EpiQAL:面向流行病学问答的大语言模型基准测试——促进模型对齐与推理能力提升
EpiQAL: Benchmarking Large Language Models in Epidemiological Question Answering for Enhanced Alignment and Reasoning
January 6, 2026
作者: Mingyang Wei, Dehai Min, Zewen Liu, Yuzhang Xie, Guanchen Wu, Carl Yang, Max S. Y. Lau, Qi He, Lu Cheng, Wei Jin
cs.AI
摘要
可靠的流行病学推理需要综合研究证据,以推断人群层面的疾病负担、传播动态和干预效果。现有医学问答基准主要侧重临床知识或患者层面推理,但鲜有系统评估基于证据的流行病学推断能力。我们推出EpiQAL——首个跨疾病谱系的流行病学问答诊断基准,包含基于开放获取文献构建的三个子集:分别评估文本基础的事实记忆能力、结合文献证据与流行病学原理的多步推理能力,以及隐藏讨论部分后的结论重构能力。基准构建融合了专家设计的分类指导、多模型验证和基于检索的难度控制。在十个开源模型上的实验表明,当前大语言模型的流行病学推理能力有限,其中多步推理挑战最大。模型排名随子集任务发生变化,且参数量并非成功的关键预测因素。思维链提示对多步推理有助益,但在其他任务中效果参差不齐。

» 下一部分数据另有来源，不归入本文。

What follows belongs to an exercise in optimizing a design on an open flow for small area; a production flow would make more cautious choices. In this exercise RTL edits were held to simulation tests only and were not proved equivalent to the original.

==> inputs of indigo <==
## SystolicArray
module SystolicArray(
  input         clock,
  input  [15:0] io_inAct_0,
  input  [15:0] io_inAct_1,
  input  [15:0] io_inAct_2,
  input  [15:0] io_inAct_3,
  input  [15:0] io_inWeight_0,
  input  [15:0] io_inWeight_1,
  input  [15:0] io_inWeight_2,
  input  [15:0] io_inWeight_3,
  output [39:0] io_outSum_0,
  output [39:0] io_outSum_1,
  output [39:0] io_outSum_2,
  output [39:0] io_outSum_3,
  input         io_inwtValid
);
Settings: LEC_CHECK=0, CAP_MARGIN=20, CORE_MARGIN=2, CORE_UTILIZATION=60, CTS_BUF_LIST=sky130_fd_sc_hd__clkbuf_16, CTS_CLUSTER_DIAMETER=100, CTS_CLUSTER_SIZE=30, PLACE_DENSITY=0.7, SLEW_MARGIN=20, SYNTH_HIERARCHICAL=1, SYNTH_MINIMUM_KEEP_SIZE=0; clock period 10.0 ns.
standard.sh (not shown) runs the stock make flow with config.mk's settings and CLKGATE_MAP_FILE= SYNTH_SCRIPT=/design/flow/synth_recipe.tcl, a recipe that flattens the netlist after the stock synthesis.
==> flow/flow/run.sh <==
#!/bin/bash
set -euo pipefail
bash standard.sh "BUFFER_PORTS_ARGS=-buffer_cell sky130_fd_sc_hd__buf_1" finish > standard_make.log 2>&1
==> inputs of quartz, as changes to indigo <==
==> flow/run.sh (new file) <==
#!/bin/bash
# synth_recipe.tcl (not shown) runs the flow's synth.tcl, then flattens the netlist and writes it again
# the make line also repeats each setting of config.mk as NAME=value (left out here)
make -C /OpenROAD-flow-scripts/flow DESIGN_CONFIG=/design/flow/config.mk WORK_HOME=/design/flow/orfs CLKGATE_MAP_FILE= SYNTH_SCRIPT=/design/flow/synth_recipe.tcl finish
removed: flow/flow/run.sh
removed: flow/standard.sh
==> impl_metrics.env <==
export IMPL_outcome="no timing/DRC/antenna violations"
export IMPL_r2r_end="p_3_1[27]"
export IMPL_avgViaCountPerCell=6.48
export IMPL_grt_pass1_wl_um=555000
export IMPL_clk_pin_slew_worst_paths_ns=0.11
export IMPL_multi_input_area_share=0.744
export IMPL_gr_usage_met1=0.491
export IMPL_clock_cell_area_share=0.0174
export IMPL_dr_pass1_iters=7
export IMPL_hpwl_um=264000
export IMPL_fin_crit_ns=8.15
export IMPL_wl_met3_um=43000
export IMPL_worstSetupStartpoint="w_3_1[1]"
export IMPL_tightestPinTransition_ns=1.13
(the above is from quartz)
==> impl_metrics.env <==
export IMPL_worstSetupStartpoint="validReg"
export IMPL_r2r_end="p_3_3[24]"
export IMPL_outcome="no timing/DRC/antenna violations"
export IMPL_hpwl_um=263000
export IMPL_fin_crit_ns=8.15
export IMPL_wl_met3_um=42200
export IMPL_gr_usage_met1=0.496
export IMPL_dr_pass1_iters=15
export IMPL_tightestPinTransition_ns=1.10
(the above is from indigo)

========
==> inputs of v22 <==
SystolicArray again, from the RTL that the note above started with.
clock: 10.0 ns
lec_check: 0
cap_margin: 20
core_margin: 2
core_utilization: 60
cts_buf_list: sky130_fd_sc_hd__clkbuf_4
cts_cluster_size: 16
place_density: 0.7
slew_margin: 20
synth_hierarchical: 1
synth_minimum_keep_size: 0
run.sh (not shown) runs the stock make flow with config.mk's settings and CLKGATE_MAP_FILE= SYNTH_SCRIPT=/design/flow/synth_recipe.tcl, a recipe that flattens the netlist after the stock synthesis.
Stock flow here: none of the scripts above is used.
==> inputs of v32, as changes to v22 <==
==> flow/flow/run.sh (new file) <==
#!/bin/bash
set -euo pipefail
CTS="-sink_clustering_enable -repair_clock_nets -sink_clustering_size 30 -sink_clustering_max_diameter 100"
CTS="$CTS -buf_list sky130_fd_sc_hd__clkbuf_16 -dont_use_dummy_load"
bash standard.sh "BUFFER_PORTS_ARGS=-buffer_cell sky130_fd_sc_hd__buf_1" "CTS_ARGS=$CTS" finish > standard_make.log 2>&1
==> flow/standard.sh (new file) <==
#!/bin/bash
# synth_recipe.tcl (not shown) runs the flow's synth.tcl, then flattens the netlist and writes it again
# the make line also repeats each setting of config.mk as NAME=value (left out here)
make -C /OpenROAD-flow-scripts/flow DESIGN_CONFIG=/design/flow/config.mk WORK_HOME=/design/flow/orfs CLKGATE_MAP_FILE= SYNTH_SCRIPT=/design/flow/synth_recipe.tcl "${@:-finish}"
--- a/flow/config.mk
+++ b/flow/config.mk
@@ -9,6 +9,7 @@
 export CORE_MARGIN = 2
 export CORE_UTILIZATION = 60
-export CTS_BUF_LIST = sky130_fd_sc_hd__clkbuf_4
-export CTS_CLUSTER_SIZE = 16
+export CTS_BUF_LIST = sky130_fd_sc_hd__clkbuf_16
+export CTS_CLUSTER_DIAMETER = 100
+export CTS_CLUSTER_SIZE = 30
 export PLACE_DENSITY = 0.7
 export SLEW_MARGIN = 20
removed: flow/run.sh
==> flow_summary.yaml <==
final_layout:
  fin_nets: 14000
  buffers: 583
  seq_share: 0.171
  postLayoutCellArea_um2: 138000
  multi_input_area_um2: 102000
  syn_to_final_growth_pct: 8.62
sta:
  skew_ns: 0.113
run_status:
  status: "no timing/DRC/antenna violations"
critical_path:
  path_buf_inv: 0
  crit_slowest_cell: "edfxtp_1"
detailed_routing:
  wl_per_cell_um: 25.6
clock_tree:
  cts_buffers: 305
the above is filed under v22

==> flow_summary.yaml <==
run_status:
  status: "no timing/DRC/antenna violations"
critical_path:
  end_kind: "register"
  crit_slowest_cell: "dfxtp_4"
  path_buf_inv: 1
final_layout:
  multi_input_area_um2: 102000
  buffers: 592
  seq_share: 0.177
  postLayoutCellArea_um2: 134000
  syn_to_final_growth_pct: 5.35
  fin_nets: 13800
sta:
  skew_ns: 0.0836
clock_tree:
  cts_buffers: 60
detailed_routing:
  drtIter0Drc: 10600
  wl_mm: 354
synth:
  synth_seq_cells: 1057
the above is filed under v32

==> afterwards: timing with drivers on the ports <==
How much do the figures lean on ideal ports? The routed layouts below were timed once more, with nothing changed but the port constraints. Step 1, drivers: a clkbuf_16 drives clock and a buf_2 each remaining input, both assumed. Step 2 moves the port delays by t, midway between the first and last clock arrival at a register: inputs arrive t later, outputs are due t later. That takes back most of the time a late clock gives input paths. a / b / c = ideal ports / drivers / drivers and shift; a / b = the first two.
run | t (ns) | slack for setup (ns) | hold WS [ns] | cell pins on the clock port's net
indigo | 0.871 | 1.850 / 1.850 / 1.850 | 0.558 / 0.558 / 0.558 | 1
quartz | 0.879 | 1.848 / 1.848 / 1.620 | 0.551 / 0.551 / 0.551 | 1
v22 | 1.416 | 1.762 / 1.762 / 1.623 | 0.468 / 0.468 / 0.468 | 1
v32 | 0.838 | 1.847 / 1.847 / 1.847 | 0.511 / 0.511 / 0.511 | 1
After both steps setup and hold are still met in every run listed. For quartz, which loses most, drivers alone change the setup slack by 0.000 ns; drivers and shift together by -0.228 ns.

EpiQAL为证据锚定、推断推理和结论重构提供了细粒度诊断信号。
English
Reliable epidemiological reasoning requires synthesizing study evidence to infer disease burden, transmission dynamics, and intervention effects at the population level. Existing medical question answering benchmarks primarily emphasize clinical knowledge or patient-level reasoning, yet few systematically evaluate evidence-grounded epidemiological inference. We present EpiQAL, the first diagnostic benchmark for epidemiological question answering across diverse diseases, comprising three subsets built from open-access literature. The subsets respectively evaluate text-grounded factual recall, multi-step inference linking document evidence with epidemiological principles, and conclusion reconstruction with the Discussion section withheld. Construction combines expert-designed taxonomy guidance, multi-model verification, and retrieval-based difficulty control. Experiments on ten open models reveal that current LLMs show limited performance on epidemiological reasoning, with multi-step inference posing the greatest challenge. Model rankings shift across subsets, and scale alone does not predict success. Chain-of-Thought prompting benefits multi-step inference but yields mixed results elsewhere. EpiQAL provides fine-grained diagnostic signals for evidence grounding, inferential reasoning, and conclusion reconstruction.